An Unfamiliar HouseChapter 4
The piano’s song reverberated throughout the house, and the air tasted stale like old, crusty bread. Aaron laid on his back and his face felt two distinct sensations: One was the icy sting of blood sliding down his forehead, and the other was someone patting his face.
“Aaron,” Marian whispered. “Aaron, wake up.”
He opened his eyes. He made out the small, round shapes of Marian and Esther hovering over him. It was still dark outside. Rain was pattering against the glass and thunder babbled far away. Aaron moaned, rolled over, and reached for his head.
“What happened to you, Aaron? Where is Herbert?” Marian failed to keep her voice steady.
“Oh, God—” Aaron stammered as he remembered what happened. “They took him!” He wailed.
“What?” Marian shouted.
“Who?” Esther asked.
“I don’t—I don’t know!” He sat up, the blood rushed from his head, and he fell back to the ground. “Two people came into the room. I fought them—I tried, but—oh, God, they kidnapped Herbert!”
“Who were they?” Esther asked.
“I don’t know,” Aaron replied and shut his eyes. “It was all confusing. We heard lots of sounds outside the door. Tapping. Then voices. I think one was the Professor. And two others. One sounded old. The other—” Aaron hesitated. “Sounded like your dad.”
The girls glanced back and forth.
“And then what?” Esther asked.
“Some more tapping. And then two people. In the room. And then—then Herbert was gone.”
“How could—” Marian shouted. “You were supposed to—Why didn’t you help him?”
Esther touched Marian’s shoulder.
Marian took a breath. “Are you okay, Aaron?” She asked.
“It doesn’t matter.” Aaron fought to his feet. “How did you guys know we were in trouble?”
“We heard screaming,” Esther replied. “When we came upstairs, the door was open, and you were lying here, knocked out.”
“We need to find Herbert and rescue him.”
The girls helped Aaron balance a few steps forward until he was confident on his own. They tiptoed out the open door and peered down into the stairway. Their heads lifted and their noses sniffed the air. It smelled like mildew and wet furniture.
“What’s that smell?” Aaron asked.
Esther and Marian glanced at one another.
“We don’t know,” Marian said.
“Something’s wrong,” Esther said. “The song is back—”
“And that smell,” Marian added. “It’s like—it’s not our house.”
The children closed Herbert’s door behind them. The music diminished like a pianist had pressed the dampener on a piano. Tip-toeing down the flight of stairs, the children came to the second floor.

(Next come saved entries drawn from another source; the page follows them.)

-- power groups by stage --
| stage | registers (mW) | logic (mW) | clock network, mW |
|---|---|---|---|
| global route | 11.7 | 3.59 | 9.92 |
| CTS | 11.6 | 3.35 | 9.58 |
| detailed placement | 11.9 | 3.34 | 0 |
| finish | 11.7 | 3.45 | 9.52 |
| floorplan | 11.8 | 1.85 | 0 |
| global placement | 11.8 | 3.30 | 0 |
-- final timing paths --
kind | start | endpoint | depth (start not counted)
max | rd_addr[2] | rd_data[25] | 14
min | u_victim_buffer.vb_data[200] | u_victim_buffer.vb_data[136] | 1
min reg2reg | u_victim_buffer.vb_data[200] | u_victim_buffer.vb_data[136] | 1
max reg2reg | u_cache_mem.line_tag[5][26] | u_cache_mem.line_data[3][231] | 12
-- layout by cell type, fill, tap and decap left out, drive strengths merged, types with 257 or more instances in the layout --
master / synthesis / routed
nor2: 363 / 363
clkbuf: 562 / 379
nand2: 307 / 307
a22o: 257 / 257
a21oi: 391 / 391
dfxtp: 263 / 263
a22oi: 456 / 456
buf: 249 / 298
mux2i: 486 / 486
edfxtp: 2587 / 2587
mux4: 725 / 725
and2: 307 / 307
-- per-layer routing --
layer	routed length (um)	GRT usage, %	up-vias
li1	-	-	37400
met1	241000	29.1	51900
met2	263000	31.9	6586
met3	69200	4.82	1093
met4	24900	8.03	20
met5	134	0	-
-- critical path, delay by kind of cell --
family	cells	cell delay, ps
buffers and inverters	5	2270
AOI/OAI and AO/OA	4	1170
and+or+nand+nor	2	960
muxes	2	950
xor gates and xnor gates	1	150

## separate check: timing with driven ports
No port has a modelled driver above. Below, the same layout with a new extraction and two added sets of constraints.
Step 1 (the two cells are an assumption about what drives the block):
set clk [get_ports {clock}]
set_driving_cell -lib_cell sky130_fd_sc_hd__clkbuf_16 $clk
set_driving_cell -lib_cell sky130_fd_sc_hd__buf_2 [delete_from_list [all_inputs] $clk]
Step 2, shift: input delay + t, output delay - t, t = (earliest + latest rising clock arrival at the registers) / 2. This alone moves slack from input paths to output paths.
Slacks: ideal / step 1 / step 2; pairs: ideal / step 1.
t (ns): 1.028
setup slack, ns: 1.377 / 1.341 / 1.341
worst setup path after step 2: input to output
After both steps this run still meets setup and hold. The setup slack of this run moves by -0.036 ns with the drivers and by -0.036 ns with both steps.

To their left, an amber glow bounced at the end of the hall from a defective ceiling light. Its flicker illuminated the faces of many unfamiliar doors. Dust covered each of them, and specks of dust fluttered in the air like little insects. The floorboards creaked underneath each step, and the children felt the uncomfortable sensation even more that their house no longer belonged to them.
Tap. Tap. Tap.
The children spun around at the sound, but saw only darkness. Then, they heard a flapping, like a bird’s wings.
“Marian?” Esther whispered. “What’s going on?”
Marian didn’t reply, but she too was curious to find out. She approached the first door on the right, just past the stairs leading down, and turned the handle. It creaked opened and screeched across a tile floor. Marian reached her hand into the darkness and felt a switch on the inside of the wall. She flicked it on.
Crammed and awkwardly—for all three were eager to see what was inside—the children pushed through, and were amazed to find themselves in a vast parlor, lined from floor to ceiling in subway tiles and white brick. Doors lined the sides of it as well, and nearest them, one was cracked open from someone previously leaving the room. A strange noise, like scraping and dragging, drew their curiosity deeper into the room, and, erroneously, Marian let the door slip away from her. It clipped shut.
A grand chandelier hung in the center of the parlor, and beneath it, an empty swimming pool. Ropes and ladders draped the sides of the pool to help anyone exit it.
“You guys have a pool inside your house?” Aaron gasped.
“No,” Esther said.
“This isn’t ours,” Marian explained. “This isn’t our house.”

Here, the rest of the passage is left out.